Last night (where the glum post isn’t). I chanced across a couple of quotes that I have been familiar with from the past, both in actuality and themeatically.

“The place where God calls you is the place where your deep gladness and the world’s deep hunger meet.” – Fredrick Beuchner

“Don’t ask yourself what the world needs. Ask yourself what makes you come alive, and go do that, because what the world needs is people who have come alive.” – Gil Bailie

Being where I am (BIM) does on the most part frustrate me incredibally. I think that I’ve talked before about time-wasting and how I don’t feel all that intellectually challenged by the work and those around me at uni.

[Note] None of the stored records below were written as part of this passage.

File: src/hw/cot_pkg.sv
// Package for the compare output timer: register map, field positions,
// reset values and shared carrier types.
// Assumes a 32-bit AHB-Lite slave with one register per aligned word.
package cot_pkg;
  // ---------------------------------------------------------------
  // Register indices (printed offsets) and the bus address width
  // ---------------------------------------------------------------
  localparam logic [11:0] IDX_CTRL_ONE = 12'h121;
  localparam logic [11:0] IDX_AB_IO = 12'h124;
  localparam logic [11:0] IDX_CD_IO = 12'h125;
  localparam logic [11:0] IDX_CTRL_TWO = 12'h130;
  localparam logic [11:0] IDX_MODE = 12'h120;
  localparam logic [11:0] IDX_COUNTER = 12'h126;
  localparam logic [11:0] IDX_CMP_A = 12'h128;
  localparam logic [11:0] IDX_CMP_B = 12'h129;
  localparam logic [11:0] IDX_CMP_C = 12'h12A;
  localparam logic [11:0] IDX_CMP_D = 12'h12B;
  localparam logic [11:0] IDX_OUT_EN = 12'h12C;
  localparam logic [11:0] IDX_STATUS = 12'h12D;
  localparam int ADDR_W = 14;
  // ---------------------------------------------------------------
  // Reset values
  // ---------------------------------------------------------------
  localparam logic [7:0] RST_CTRL_ONE = 8'h00;
  localparam logic [7:0] RST_AB_IO = 8'h88;
  localparam logic [7:0] RST_CD_IO = 8'h00;
  localparam logic [7:0] RST_CTRL_TWO = 8'h18;
  localparam logic [7:0] RST_MODE = 8'h00;
  localparam logic [7:0] RST_OUT_EN = 8'h0F;
  localparam logic [15:0] RST_CMP = 16'hFFFF;
  // Unassigned bits that read as one
  localparam logic [7:0] ONES_AB_IO = 8'h80;
  localparam logic [7:0] ONES_CTRL_TWO = 8'h18;
  // ---------------------------------------------------------------
  // Field positions
  // ---------------------------------------------------------------
  localparam int POS_CLEAR_SEL = 7;
  localparam int POS_SRC_LO = 4;
  localparam int POS_STOP_MATCH = 5;
  localparam int POS_RUN = 0;
  localparam int POS_BUF_C = 2;
  localparam int POS_BUF_D = 3;
  localparam int POS_CUTOFF_EN = 7;
  // Count source codes
  localparam logic [2:0] SRC_DIV1 = 3'h0;
  localparam logic [2:0] SRC_DIV2 = 3'h1;
  localparam logic [2:0] SRC_DIV4 = 3'h2;
  localparam logic [2:0] SRC_DIV8 = 3'h3;
  localparam logic [2:0] SRC_DIV32 = 3'h4;
  localparam logic [2:0] SRC_EXT = 3'h5;
  localparam logic [4:0] DIV_MAX = 5'h1F;
  // Match actions
  localparam logic [1:0] ACT_NONE = 2'h0;
  localparam logic [1:0] ACT_LOW = 2'h1;
  localparam logic [1:0] ACT_HIGH = 2'h2;
  localparam logic [1:0] ACT_TOGGLE = 2'h3;
  // ---------------------------------------------------------------
  // Carrier types
  // ---------------------------------------------------------------
  typedef struct packed {
    logic [3:0] level;
    logic [3:0] drive;
  } cot_pins_s;
  typedef struct packed {
    logic sel;
    logic write;
    logic [ADDR_W-1:0] addr;
  } cot_aphase_s;
endpackage

File: src/hw/cot_timer.sv
// Compare output timer: 16-bit up-counter with four compare channels,
// AHB-Lite register slave, waveform pins and two interrupt requests.
// Assumes pins ext_count_clock_pin and cutoff pin are asynchronous.
//
// Local design decision: the AHB-Lite slave port.
`timescale 1ns/1ps
module cot_timer (
  input wire logic clock_in,
  input wire logic rst_in,
  input wire logic hsel_in,
  input wire logic [31:0] haddr_in,
  input wire logic [1:0] htrans_in,
  input wire logic hwrite_in,
  input wire logic [2:0] hsize_in,
  input wire logic [31:0] hwdata_in,
  input wire logic hready_in,
  output logic [31:0] hrdata_out,
  output logic hreadyout_out,
  output logic hresp_out,
  input wire logic ext_count_clock_pin_in,
  input wire logic ext_int_zero_n_in,
  output logic [3:0] wave_pin_out,
  output logic [3:0] wave_pin_oe_out,
  output logic match_irq_out,
  output logic overflow_irq_out
);
  // ---------------------------------------------------------------
  // State
  // ---------------------------------------------------------------
  typedef struct packed {
    logic [7:0] ctrl_one;
    logic [7:0] ab_io;
    logic [7:0] cd_io;
    logic [7:0] ctrl_two;
    logic [7:0] mode;
    logic [7:0] out_dis;
    logic [15:0] up_counter;
    logic [15:0] cmp_a;
    logic [15:0] cmp_b;
    logic [15:0] cmp_c;
    logic [15:0] cmp_d;
    logic [4:0] prescale;
    logic [1:0] ext_sync;
    logic ext_prev;
    logic [1:0] cut_sync;
    logic [3:0] match_hold;
    logic tick_d;
    logic load_init;
    logic [1:0] irq;
    cot_pkg::cot_aphase_s aph;
    logic [31:0] rdata;
  } cot_state_s;
  cot_state_s st_r;
  cot_state_s st_nxt;

  logic tick;
  logic [3:0] eq;
  logic [3:0] pin_match;
  logic [3:0] pin_level;
  logic [1:0] act [4];
  logic [2:0] src;
  logic wr_go;
  logic [11:0] idx;
  logic [31:0] rd_mux;
  logic route_c;
  logic route_d;
  logic [1:0] irq_ev;

  assign src = st_r.ctrl_one[cot_pkg::POS_SRC_LO +: 3];
  assign route_c = ~st_r.cd_io[3];
  assign route_d = ~st_r.cd_io[7];
  assign act[0] = st_r.ab_io[1:0];
  assign act[1] = st_r.ab_io[5:4];
  assign act[2] = st_r.cd_io[1:0];
  assign act[3] = st_r.cd_io[5:4];

  // ---------------------------------------------------------------
  // Count source tick
  // ---------------------------------------------------------------
  // Prescaler runs freely so a divided tick is a single-cycle pulse
  always_comb begin
    unique case (src)
      cot_pkg::SRC_DIV1: tick = 1'b1;
      cot_pkg::SRC_DIV2: tick = (st_r.prescale[0] == 1'b1);
      cot_pkg::SRC_DIV4: tick = (st_r.prescale[1:0] == 2'h3);
      cot_pkg::SRC_DIV8: tick = (st_r.prescale[2:0] == 3'h7);
      cot_pkg::SRC_DIV32: tick = (st_r.prescale == cot_pkg::DIV_MAX);
      cot_pkg::SRC_EXT: tick = st_r.ext_sync[1] & ~st_r.ext_prev;
      default: tick = 1'b0; // Unused codes never count
    endcase
  end

  // Equality compare, sampled only on a count tick
  assign eq[0] = (st_r.up_counter == st_r.cmp_a);
  assign eq[1] = (st_r.up_counter == st_r.cmp_b);
  assign eq[2] = (st_r.up_counter == st_r.cmp_c);
  assign eq[3] = (st_r.up_counter == st_r.cmp_d);

  // Channel C/D feed pins A/B when redirected (cd_io bit 3/7 clear), whatever the buffer mode
  always_comb begin
    pin_match[0] = st_r.match_hold[0] | (route_c & st_r.match_hold[2]);
    pin_match[1] = st_r.match_hold[1] | (route_d & st_r.match_hold[3]);
    pin_match[2] = st_r.match_hold[2] & ~route_c;
    pin_match[3] = st_r.match_hold[3] & ~route_d;
  end

  // Bus decode of the data phase
  assign wr_go = st_r.aph.sel & st_r.aph.write;
  assign idx = st_r.aph.addr[13:2];

  // Read multiplexer; ONES_AB_IO and ONES_CTRL_TWO bits read as one, other unassigned bits zero
  always_comb begin
    rd_mux = 32'h0000_0000;
    unique case (haddr_in[13:2])
      cot_pkg::IDX_CTRL_ONE: rd_mux[7:0] = st_r.ctrl_one;
      cot_pkg::IDX_AB_IO: rd_mux[7:0] = st_r.ab_io | cot_pkg::ONES_AB_IO;
      cot_pkg::IDX_CD_IO: rd_mux[7:0] = st_r.cd_io;
      cot_pkg::IDX_CTRL_TWO: rd_mux[7:0] = st_r.ctrl_two | cot_pkg::ONES_CTRL_TWO;
      cot_pkg::IDX_MODE: rd_mux[7:0] = st_r.mode;
      cot_pkg::IDX_COUNTER: rd_mux[15:0] = st_r.up_counter;
      cot_pkg::IDX_CMP_A: rd_mux[15:0] = st_r.cmp_a;
      cot_pkg::IDX_CMP_B: rd_mux[15:0] = st_r.cmp_b;
      cot_pkg::IDX_CMP_C: rd_mux[15:0] = st_r.cmp_c;
      cot_pkg::IDX_CMP_D: rd_mux[15:0] = st_r.cmp_d;
      cot_pkg::IDX_OUT_EN: rd_mux[7:0] = st_r.out_dis;
      cot_pkg::IDX_STATUS: rd_mux[1:0] = st_r.irq;
      default: rd_mux = 32'h0000_0000;
    endcase
  end

  // ---------------------------------------------------------------
  // Next-state logic
  // ---------------------------------------------------------------
  always_comb begin
    st_nxt = st_r;
    st_nxt.prescale = st_r.prescale + 5'h01;
    st_nxt.ext_sync = {st_r.ext_sync[0], ext_count_clock_pin_in};
    st_nxt.ext_prev = st_r.ext_sync[1];
    st_nxt.cut_sync = {st_r.cut_sync[0], ext_int_zero_n_in};
    st_nxt.match_hold = '0;
    st_nxt.tick_d = 1'b0;
    st_nxt.load_init = 1'b0;
    st_nxt.irq = st_r.irq;
    irq_ev = 2'h0;
    // Counting and matching
    if (st_r.mode[cot_pkg::POS_RUN] && tick) begin
      st_nxt.match_hold = eq;
      if (|eq) begin
        st_nxt.irq[0] = 1'b1;
        irq_ev[0] = 1'b1;
      end
      if (st_r.ctrl_one[cot_pkg::POS_CLEAR_SEL] && eq[0]) begin
        st_nxt.up_counter = 16'h0000;
      end else begin
        st_nxt.up_counter = st_r.up_counter + 16'h0001;
        if (st_r.up_counter == 16'hFFFF) begin
          st_nxt.irq[1] = 1'b1;
          irq_ev[1] = 1'b1;
        end
      end
      // Buffered values move into A/B on their match
      if (st_r.mode[cot_pkg::POS_BUF_C] && eq[0]) begin
        st_nxt.cmp_a = st_r.cmp_c;
      end
      if (st_r.mode[cot_pkg::POS_BUF_D] && eq[1]) begin
        st_nxt.cmp_b = st_r.cmp_d;
      end
      if (st_r.ctrl_two[cot_pkg::POS_STOP_MATCH] && eq[0]) begin
        st_nxt.mode[cot_pkg::POS_RUN] = 1'b0;
      end
    end
    // Address phase capture
    if (hready_in) begin
      st_nxt.aph.sel = hsel_in & htrans_in[1];
      st_nxt.aph.write = hwrite_in;
      st_nxt.aph.addr = haddr_in[cot_pkg::ADDR_W-1:0];
    end
    st_nxt.rdata = rd_mux;
    // Register writes in the data phase
    if (wr_go) begin
      unique case (idx)
        cot_pkg::IDX_CTRL_ONE: begin
          st_nxt.ctrl_one = hwdata_in[7:0];
          st_nxt.load_init = 1'b1;
        end
        cot_pkg::IDX_AB_IO: st_nxt.ab_io = hwdata_in[7:0] & ~cot_pkg::ONES_AB_IO;
        cot_pkg::IDX_CD_IO: st_nxt.cd_io = hwdata_in[7:0];
        cot_pkg::IDX_CTRL_TWO: st_nxt.ctrl_two = hwdata_in[7:0] & ~cot_pkg::ONES_CTRL_TWO;
        cot_pkg::IDX_MODE: st_nxt.mode = hwdata_in[7:0];
        cot_pkg::IDX_COUNTER: st_nxt.up_counter = hwdata_in[15:0];
        cot_pkg::IDX_CMP_A: st_nxt.cmp_a = hwdata_in[15:0];
        cot_pkg::IDX_CMP_B: st_nxt.cmp_b = hwdata_in[15:0];
        cot_pkg::IDX_CMP_C: st_nxt.cmp_c = hwdata_in[15:0];
        cot_pkg::IDX_CMP_D: st_nxt.cmp_d = hwdata_in[15:0];
        cot_pkg::IDX_OUT_EN: st_nxt.out_dis = hwdata_in[7:0];
        cot_pkg::IDX_STATUS: begin
          // Write one to clear; a same-cycle event still sets the flag
          st_nxt.irq = (st_r.irq & ~hwdata_in[1:0]) | irq_ev;
        end
        default: st_nxt.ctrl_one = st_r.ctrl_one;
      endcase
    end
    // Cutoff after the writes, so a same-cycle write cannot re-enable pins
    if (st_r.out_dis[cot_pkg::POS_CUTOFF_EN] && !st_r.cut_sync[1]) begin
      st_nxt.out_dis[3:0] = 4'hF;
    end
  end

  // State register
  always_ff @(posedge clock_in) begin
    if (rst_in) begin
      st_r <= '0;
      st_r.ctrl_one <= cot_pkg::RST_CTRL_ONE;
      st_r.ab_io <= cot_pkg::RST_AB_IO & ~cot_pkg::ONES_AB_IO;
      st_r.cd_io <= cot_pkg::RST_CD_IO;
      st_r.ctrl_two <= cot_pkg::RST_CTRL_TWO & ~cot_pkg::ONES_CTRL_TWO;
      st_r.mode <= cot_pkg::RST_MODE;
      st_r.out_dis <= cot_pkg::RST_OUT_EN;
      st_r.cmp_a <= cot_pkg::RST_CMP;
      st_r.cmp_b <= cot_pkg::RST_CMP;
      st_r.cmp_c <= cot_pkg::RST_CMP;
      st_r.cmp_d <= cot_pkg::RST_CMP;
      st_r.ext_sync <= 2'h3;
      st_r.ext_prev <= 1'b1;
      st_r.cut_sync <= 2'h3;
    end else begin
      st_r <= st_nxt;
    end
  end

  // ---------------------------------------------------------------
  // Waveform pins
  // ---------------------------------------------------------------
  // One pin channel per output; pin enable needs action set and not disabled
  for (genvar i = 0; i < 4; i++) begin : g_pin
    cot_pin_channel u_pin (
      .clock_in(clock_in),
      .rst_in(rst_in),
      .load_init_in(st_r.load_init),
      .init_level_in(st_r.ctrl_one[i]),
      .action_in(act[i]),
      .match_in(pin_match[i]),
      .level_out(pin_level[i])
    );
    assign wave_pin_oe_out[i] = (act[i] != cot_pkg::ACT_NONE) & ~st_r.out_dis[i];
  end

  assign wave_pin_out = pin_level;
  assign hrdata_out = st_r.rdata;
  assign hreadyout_out = 1'b1;
  assign hresp_out = 1'b0;
  assign match_irq_out = st_r.irq[0];
  assign overflow_irq_out = st_r.irq[1];
endmodule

It is wrong I think now, with 24 short hours of hindsight, to pick those quotes and the depth behind them and pin the label of career onto them. Which is what I sort of did in my tired state last night.

Ultimately a lot of what I’d like to be on about isn’t around career at all -I really couldn’t care less about the piece of paper – but I do care about what I’m doing with my time. This casts things in a massively different perspective.

This afternoon I said how scary it is how easily I swing from, “I need to get out of this course” to, “Yeah maybe I can do this”. What I am doing is highly dependant upon the choices I make in regards to how I’m going to approach it.

It is not senseless to pursue a career. It is not senseless to choose otherwise. It is thoroughly ridiculous to be sitting in something stuck in a rut of complaining about being there and not bothering to use that time effectively. It’s also a very, very easy thing to do. If there is one thing you could pray for me at the moment, it would be about this – because regardless of whether I’m being intentional about thinking it or not, the people around me do not shut-up about talking about their dissatisfaction with everything they can find a name for, which essentially makes me think about it anyway.

If you were to ask me which was my favourite subject this semester I’d be hard pressed to choose as I don’t particularly like any of them that much. I would eventually settle on Systems Design, despite the horrible assignments, incapable tutors and the endless chatter during lectures.

So, today the lecturer (She is fantastic) for Systems, digressed on this glorious tangent about paradigms and multimedia and other big exciting words like inoculate. I got all rather inspired and perhaps saw some light/possibilities at the end of the ‘era’ (ie: when I leave uni).

It’s no real secret that project management stuff/design does interest me, and the rest of the class I kept finding these weird parallels with the methods and techniques in designing systems and with life/God stuff/theology.

So I left encouraged and with the idea that maybe I can stick with this afterall and maybe it is relevant. I do however need to decide to care and decide to get enthused about what’s going on and clearly pick out what path I want to take within this massively massive field.

And of course in the meanwhile, in the intervening time, in the duration of whatever I’m doing, I need to follow the golden rule of usability testing – doing it all the way through instead of just at the end when it is far too late. And by that I mean, keep living now how I believe God wants me to live and stop hanging so much off ‘what happens when I get there’.

“It does one good to feel that one had still a brother who lives and walks on this earth; when one has so many things to think of, and many things to do, one sometimes gets the feeling: where am I? What am I doing? Where am I going? And one’s brain reels, but then such a well-known voice as yours, or rather a well-known handwriting, makes one feel firm ground under one’s feet.”
-Vincent Van Gogh

And thats the other half of the whole equation…

Who am I ‘travelling’ with?

But community and the like is encyclopaedic. Tacking something small and smartly ugly on the end can wait. It deserves it’s own space.